**What you will do**
Since only the total is wanted, give the number of lines in the listing below that hold the string "placement" and add nothing.

[Provided entries — start]

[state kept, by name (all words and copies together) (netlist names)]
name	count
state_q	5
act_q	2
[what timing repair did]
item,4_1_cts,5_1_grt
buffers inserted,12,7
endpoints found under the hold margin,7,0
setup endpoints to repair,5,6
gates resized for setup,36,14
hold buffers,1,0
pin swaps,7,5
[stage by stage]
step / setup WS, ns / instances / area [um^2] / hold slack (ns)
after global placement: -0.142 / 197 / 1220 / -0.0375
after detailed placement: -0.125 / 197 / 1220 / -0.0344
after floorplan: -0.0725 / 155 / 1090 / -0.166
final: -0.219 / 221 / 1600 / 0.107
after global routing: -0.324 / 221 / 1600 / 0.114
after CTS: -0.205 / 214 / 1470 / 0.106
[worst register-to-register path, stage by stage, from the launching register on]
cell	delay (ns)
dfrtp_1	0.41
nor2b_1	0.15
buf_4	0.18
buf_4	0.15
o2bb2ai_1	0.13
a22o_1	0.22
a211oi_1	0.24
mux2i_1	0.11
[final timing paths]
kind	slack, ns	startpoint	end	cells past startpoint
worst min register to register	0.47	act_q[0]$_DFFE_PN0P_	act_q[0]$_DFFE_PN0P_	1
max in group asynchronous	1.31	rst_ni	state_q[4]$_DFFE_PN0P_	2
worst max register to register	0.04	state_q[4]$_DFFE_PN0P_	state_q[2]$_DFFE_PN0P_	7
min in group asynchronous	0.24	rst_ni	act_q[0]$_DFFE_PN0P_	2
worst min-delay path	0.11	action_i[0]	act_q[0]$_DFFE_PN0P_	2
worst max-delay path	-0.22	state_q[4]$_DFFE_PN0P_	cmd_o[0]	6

[Provided entries — finish]

**Task answer**
2